In this study, we developed a modified mouse model of DM using UN, HF and STZ and demonstrated that the combination of these treatments effectively stimulates the induction of DM in C57BL/6J mice. STZ has a toxicity specific to β-cells because of its uptake via glucose transporter 2. ¹⁴ However, it also has non-specific toxicity to other tissues such as the liver and kidney. An injection of 150–200 mg/kg STZ is recommended for inducing stable hyperglycemia in mice. ¹⁰ However, Tay et al. have reported that acute tubular necrosis appeared in C57BL/6J that received a single intravenous injection of STZ (200 mg/kg) two weeks after they developed diabetes. ¹⁵ Our protocol used mice that underwent UN, which required the exclusion of the possibility that renal injury affected the results. Our results showed that serum creatinine was unaltered. Also, a biomarker of renal injury, KIM-1, was only slightly expressed. Therefore, the STZ dose of 120 mg/kg used in this protocol is also the optimal dose.

The control group in our study showed no hyperglycemia. However, mice treated with UN, HF and STZ showed stable hyperglycemia within one week of STZ injection, which was a significant decrease in DM induction time. In a previous study, female C57BL/KsJ mice did not show onset of DM until 35 days after STZ injection. ¹¹ Therefore, our combination method is more efficient than current methods.

Conventionally, two STZ injection methods are used: multiple low-dose injection and single high-dose injection. The former requires repetitive injection, whereas the latter may cause non-specific STZ toxicity. ¹⁰ We tried to determine which method induced DM more efficiently. However, we found no significant differences between the two methods.
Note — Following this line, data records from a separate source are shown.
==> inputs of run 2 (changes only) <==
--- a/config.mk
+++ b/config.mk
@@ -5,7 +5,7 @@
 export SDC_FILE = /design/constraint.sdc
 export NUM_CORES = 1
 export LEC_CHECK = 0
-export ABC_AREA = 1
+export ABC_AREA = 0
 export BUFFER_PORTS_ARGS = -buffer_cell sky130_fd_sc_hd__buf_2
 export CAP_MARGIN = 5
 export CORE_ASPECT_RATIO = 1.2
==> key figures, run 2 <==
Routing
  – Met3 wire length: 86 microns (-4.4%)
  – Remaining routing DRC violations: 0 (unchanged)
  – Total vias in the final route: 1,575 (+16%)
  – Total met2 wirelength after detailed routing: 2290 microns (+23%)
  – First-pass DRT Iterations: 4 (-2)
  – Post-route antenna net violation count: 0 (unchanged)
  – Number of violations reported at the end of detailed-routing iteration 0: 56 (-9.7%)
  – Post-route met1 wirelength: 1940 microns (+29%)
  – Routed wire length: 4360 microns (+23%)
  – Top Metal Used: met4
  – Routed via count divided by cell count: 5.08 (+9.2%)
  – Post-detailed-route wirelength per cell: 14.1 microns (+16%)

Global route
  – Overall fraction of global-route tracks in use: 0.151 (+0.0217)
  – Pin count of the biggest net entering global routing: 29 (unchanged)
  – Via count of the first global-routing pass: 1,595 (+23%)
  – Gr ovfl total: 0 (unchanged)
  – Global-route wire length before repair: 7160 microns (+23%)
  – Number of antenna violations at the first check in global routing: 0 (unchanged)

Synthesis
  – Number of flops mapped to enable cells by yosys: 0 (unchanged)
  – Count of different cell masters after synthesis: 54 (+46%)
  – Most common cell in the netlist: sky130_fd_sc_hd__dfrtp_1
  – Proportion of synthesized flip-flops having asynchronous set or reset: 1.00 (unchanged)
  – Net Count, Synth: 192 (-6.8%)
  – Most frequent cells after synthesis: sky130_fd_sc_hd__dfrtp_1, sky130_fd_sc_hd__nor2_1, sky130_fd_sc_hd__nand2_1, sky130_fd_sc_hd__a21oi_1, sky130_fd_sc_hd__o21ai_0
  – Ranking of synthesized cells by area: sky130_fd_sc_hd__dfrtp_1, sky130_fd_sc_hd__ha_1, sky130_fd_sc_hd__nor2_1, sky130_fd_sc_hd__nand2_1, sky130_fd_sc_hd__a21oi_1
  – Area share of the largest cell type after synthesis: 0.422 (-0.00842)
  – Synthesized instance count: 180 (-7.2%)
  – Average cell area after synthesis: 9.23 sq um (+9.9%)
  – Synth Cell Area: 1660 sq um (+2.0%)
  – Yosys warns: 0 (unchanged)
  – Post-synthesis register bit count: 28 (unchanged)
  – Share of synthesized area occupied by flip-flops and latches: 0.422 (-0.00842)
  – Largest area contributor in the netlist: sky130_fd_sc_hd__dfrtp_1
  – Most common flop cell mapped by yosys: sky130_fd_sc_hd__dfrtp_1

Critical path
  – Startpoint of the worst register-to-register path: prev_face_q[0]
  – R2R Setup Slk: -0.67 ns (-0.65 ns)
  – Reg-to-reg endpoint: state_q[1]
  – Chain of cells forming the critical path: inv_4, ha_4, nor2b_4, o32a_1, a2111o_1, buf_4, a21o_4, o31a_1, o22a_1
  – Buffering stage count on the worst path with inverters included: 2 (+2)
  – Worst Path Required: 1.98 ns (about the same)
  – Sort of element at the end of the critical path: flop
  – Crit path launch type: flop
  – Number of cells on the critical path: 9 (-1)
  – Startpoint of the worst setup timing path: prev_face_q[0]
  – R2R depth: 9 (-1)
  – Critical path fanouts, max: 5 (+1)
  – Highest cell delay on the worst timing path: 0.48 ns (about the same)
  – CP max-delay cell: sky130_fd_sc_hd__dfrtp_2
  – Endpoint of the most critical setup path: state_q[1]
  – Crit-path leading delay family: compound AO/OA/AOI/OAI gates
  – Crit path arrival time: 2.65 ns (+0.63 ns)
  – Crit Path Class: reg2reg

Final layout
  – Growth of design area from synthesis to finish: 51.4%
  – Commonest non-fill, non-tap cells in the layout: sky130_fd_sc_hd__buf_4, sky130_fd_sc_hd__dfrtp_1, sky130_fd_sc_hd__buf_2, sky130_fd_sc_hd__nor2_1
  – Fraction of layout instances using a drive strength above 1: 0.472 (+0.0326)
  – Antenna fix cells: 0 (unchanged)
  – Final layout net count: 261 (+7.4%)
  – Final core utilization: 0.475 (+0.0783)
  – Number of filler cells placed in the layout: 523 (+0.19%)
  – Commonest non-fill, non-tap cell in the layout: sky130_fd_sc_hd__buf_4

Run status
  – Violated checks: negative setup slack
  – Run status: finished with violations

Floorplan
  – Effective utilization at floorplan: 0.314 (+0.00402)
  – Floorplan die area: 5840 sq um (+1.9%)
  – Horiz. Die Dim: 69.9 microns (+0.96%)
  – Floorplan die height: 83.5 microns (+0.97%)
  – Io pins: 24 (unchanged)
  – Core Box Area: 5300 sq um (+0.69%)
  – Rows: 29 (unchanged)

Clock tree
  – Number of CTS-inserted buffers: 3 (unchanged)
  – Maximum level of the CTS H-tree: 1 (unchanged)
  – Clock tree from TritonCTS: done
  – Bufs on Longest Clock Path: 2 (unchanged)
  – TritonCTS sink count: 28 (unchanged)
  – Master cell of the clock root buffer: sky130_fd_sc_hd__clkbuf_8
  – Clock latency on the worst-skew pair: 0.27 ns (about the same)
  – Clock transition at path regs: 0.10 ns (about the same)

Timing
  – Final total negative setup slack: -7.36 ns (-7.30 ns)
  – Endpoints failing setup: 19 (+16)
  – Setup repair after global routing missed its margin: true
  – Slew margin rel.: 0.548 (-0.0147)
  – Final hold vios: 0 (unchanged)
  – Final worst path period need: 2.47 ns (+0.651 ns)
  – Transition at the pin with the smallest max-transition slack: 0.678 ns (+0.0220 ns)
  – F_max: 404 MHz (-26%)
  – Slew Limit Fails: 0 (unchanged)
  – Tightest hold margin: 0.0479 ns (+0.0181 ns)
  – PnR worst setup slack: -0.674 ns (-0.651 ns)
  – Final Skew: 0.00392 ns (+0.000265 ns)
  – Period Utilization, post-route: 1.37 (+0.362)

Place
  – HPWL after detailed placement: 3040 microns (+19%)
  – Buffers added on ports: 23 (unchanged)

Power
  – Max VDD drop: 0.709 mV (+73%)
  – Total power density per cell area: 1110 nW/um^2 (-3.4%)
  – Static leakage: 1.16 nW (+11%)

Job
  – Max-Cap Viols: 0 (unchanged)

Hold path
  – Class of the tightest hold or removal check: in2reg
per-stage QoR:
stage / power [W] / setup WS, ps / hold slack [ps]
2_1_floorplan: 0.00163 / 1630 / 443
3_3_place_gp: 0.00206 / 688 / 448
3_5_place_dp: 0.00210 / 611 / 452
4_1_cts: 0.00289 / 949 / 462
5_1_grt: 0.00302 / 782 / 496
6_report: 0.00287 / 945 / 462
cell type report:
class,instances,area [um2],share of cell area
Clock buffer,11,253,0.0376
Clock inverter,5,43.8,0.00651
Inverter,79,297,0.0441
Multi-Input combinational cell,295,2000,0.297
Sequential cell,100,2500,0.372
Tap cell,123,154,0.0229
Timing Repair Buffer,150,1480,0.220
In the absence of non-specific cytotoxicity, single high-dose STZ injection was more convenient.

In this study, an HF was fed to experimental animals because it increases sensitivity to the onset of DM.^11,16 A previous study has shown that body weight increased significantly in female mice after only one week of consuming an HF. ¹⁶ By contrast, weight gain was usually inhibited after the onset of DM in mice. ¹⁷ Our study also showed that the DM mice in the UN + HF + STZ120 and HF + STZ 200 groups presented relatively low body weights compared with the non-DM mice in the HF and HF + STZ120 groups. Therefore, this result confirmed that DM occurred readily in the UN + HF + STZ120 group.
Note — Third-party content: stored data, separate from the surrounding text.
==> config.mk <==
export PLATFORM = sky130hd
export DESIGN_NAME = core_scheduler
export DESIGN_NICKNAME = d
export VERILOG_FILES = /design/src/rtl/core_scheduler.sv
export SDC_FILE = /design/constraint.sdc
export NUM_CORES = 1
export LEC_CHECK = 0
export ABC_AREA = 1
export BUFFER_PORTS_ARGS = -buffer_cell sky130_fd_sc_hd__buf_2
export CAP_MARGIN = 20
export CELL_PAD_IN_SITES_DETAIL_PLACEMENT = 0
export CELL_PAD_IN_SITES_GLOBAL_PLACEMENT = 2
export CORE_UTILIZATION = 30
export CTS_CLUSTER_DIAMETER = 60
export CTS_CLUSTER_SIZE = 12
export DETAILED_ROUTE_END_ITERATION = 8
export PLACE_DENSITY_LB_ADDON = 0.1
export SLEW_MARGIN = 40
export SYNTH_ARGS = -nofsm -noshare
export SYNTH_HDL_FRONTEND = slang
export SYNTH_SLANG_ARGS = --single-unit
==> constraint.sdc <==
create_clock -name clk -period 2.53 [get_ports clk]
set_input_delay 0.253 -clock clk [delete_from_list [all_inputs] [get_ports clk]]
set_output_delay 0.253 -clock clk [all_outputs]
set_load 0.005 [all_outputs]
==> src/rtl/core_scheduler.sv <==
// -----------------------------------------------------------------------------
// core_scheduler
//
// Sequences one thread through an instruction pipeline:
//   IDLE -> FETCH -> DECODE -> REQUEST -> WAIT -> EXECUTE -> UPDATE -> FETCH/DONE
//
// Parameters
//   PC_WIDTH : width of pc / next_pc
//   TIMEOUT  : maximum wait-counter value for an LSU reply (0..255)
//
// Ports
//   clk              : clock, rising-edge
//   reset            : asynchronous active-low reset
//   start            : launch a thread (sampled in IDLE only)
//   fetch_done       : instruction fetched (sampled in FETCH only)
//   dec_mem_op       : decoded instruction is a load/store (sampled in REQUEST)
//   dec_reg_we       : decoded instruction writes the register file
//   dec_ret          : decoded instruction is RET
//   lsu_done         : LSU reply (sampled in WAIT only)
//   next_pc          : PC from the PC unit, captured in UPDATE
//   core_state       : current state code (also the FSM debug view)
//   pc               : current program counter
//   fetch_req        : fetch request, high throughout FETCH
//   lsu_req          : one-cycle LSU launch pulse in REQUEST
//   reg_write_enable : register-file write strobe in UPDATE
//   done             : thread finished
//   error            : LSU timeout seen; sticky until reset
//
// Handshakes: request/done pairs are level-sampled, not remembered. A done
// input only counts in the state that is waiting for it (fetch_done in
// FETCH, lsu_done in WAIT, start in IDLE); a pulse in any other state is
// dropped, so a responder must hold or re-issue it while the scheduler waits.
// -----------------------------------------------------------------------------
module core_scheduler #(
    parameter int PC_WIDTH = 8,
    parameter int TIMEOUT  = 255
) (
    input  logic                clk,
    input  logic                reset,
    input  logic                start,
    input  logic                fetch_done,
    input  logic                dec_mem_op,
    input  logic                dec_reg_we,
    input  logic                dec_ret,
    input  logic                lsu_done,
    input  logic [PC_WIDTH-1:0] next_pc,
    output logic [2:0]          core_state,
    output logic [PC_WIDTH-1:0] pc,
    output logic                fetch_req,
    output logic                lsu_req,
    output logic                reg_write_enable,
    output logic                done,
    output logic                error
);

    typedef enum logic [2:0] {
        S_IDLE    = 3'b000,
        S_FETCH   = 3'b001,
        S_DECODE  = 3'b010,
        S_REQUEST = 3'b011,
        S_WAIT    = 3'b100,
        S_EXECUTE = 3'b101,
        S_UPDATE  = 3'b110,
        S_DONE    = 3'b111
    } state_t;

    localparam logic [7:0] TIMEOUT_CNT = 8'(TIMEOUT);

    state_t     state;
    logic [7:0] wait_cnt;
    logic       mem_pending;

    always_ff @(posedge clk or negedge reset) begin
        if (!reset) begin
            state       <= S_IDLE;
            pc          <= '0;
            wait_cnt    <= '0;
            mem_pending <= 1'b0;
            done        <= 1'b0;
            error       <= 1'b0;
        end else begin
            case (state)
                S_IDLE: begin
                    if (start) state <= S_FETCH;
                end
                S_FETCH: begin
                    if (fetch_done) state <= S_DECODE;
                end
                S_DECODE: begin
                    state <= S_REQUEST;
                end
                S_REQUEST: begin
                    // Counter is cleared here so every WAIT visit starts at 0.
                    mem_pending <= dec_mem_op;
                    wait_cnt    <= '0;
                    state       <= S_WAIT;
                end
                S_WAIT: begin
                    if (!mem_pending) begin
                        state <= S_EXECUTE;
                    end else if (lsu_done) begin
                        // A reply in the timeout cycle still wins.
                        state <= S_EXECUTE;
                    end else if (wait_cnt == TIMEOUT_CNT) begin
                        state <= S_DONE;
                        done  <= 1'b1;
                        error <= 1'b1;
                    end else begin
                        wait_cnt <= wait_cnt + 8'd1;
                    end
                end
                S_EXECUTE: begin
                    state <= S_UPDATE;
                end
                S_UPDATE: begin
                    // pc always advances, RET or not; no arithmetic here.
                    pc <= next_pc;
                    if (dec_ret) begin
                        state <= S_DONE;
                        done  <= 1'b1;
                    end else begin
                        state <= S_FETCH;
                    end
                end
                S_DONE: begin
                    if (!start) begin
                        state <= S_IDLE;
                        done  <= 1'b0;
                    end
                end
                default: begin
                    state <= S_IDLE;
                end
            endcase
        end
    end

    // State register doubles as the registered core_state for the regfile.
    assign core_state       = state;
    assign fetch_req        = (state == S_FETCH);
    assign lsu_req          = (state == S_REQUEST) && dec_mem_op;
    assign reg_write_enable = (state == S_UPDATE) && dec_reg_we;

endmodule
In a previous study, a combination of STZ and nephrectomy was used in a rat model of combined hypertension and diabetes. ¹⁸ However, in our study, UN mice did not show significant hypertension. Similarly, a previous report has demonstrated that, unlike in rats, UN in mice did not induce hypertension without the use of deoxycorticosterone salt. ¹⁹

Various animal studies have shown that STZ accumulates in the kidneys, which is the main site of STZ excretion. Previously, 10–20% of STZ was detected in the kidney.^20,21 UN affects drug secretion by the kidney, and although compensatory renal change occurs, renal function does not fully return to normal. ²¹ As in STZ metabolism, kidney excretion is the main pathway of excretion for atenolol, a β-adrenoreceptor-blocking drug. ²² Atenolol elimination is impaired one year and one month after UN, which increases serum concentration. Because the kidney is the primary site for STZ excretion, UN also affects STZ levels. STZ remains in animals longer and causes more pancreatic damage. After intravenous injection of STZ (200 mg/kg), the serum half-life is 5 min, and STZ is not detected in the serum within 2 h. ²³ This explains why delayed metabolism of STZ resulted in more extensive pancreatic damage in our study. To compensate fully for impaired renal function, the remaining kidney must increase its function to 100%. However, after UN, the glomerular filtration rate increased by only 52.3%. ²⁴ UN is therefore an efficient method for inducing pancreatic damage and hastening the onset of STZ-induced DM.

The combination of these three techniques – UN, HF and STZ – shortened the time required to achieve a DM model. Furthermore, non-specific STZ toxicity was negligible in this protocol, although long-term observation is required. Therefore, this modified model is potentially helpful in the study of DM and the development of methods to reduce the progression of DM.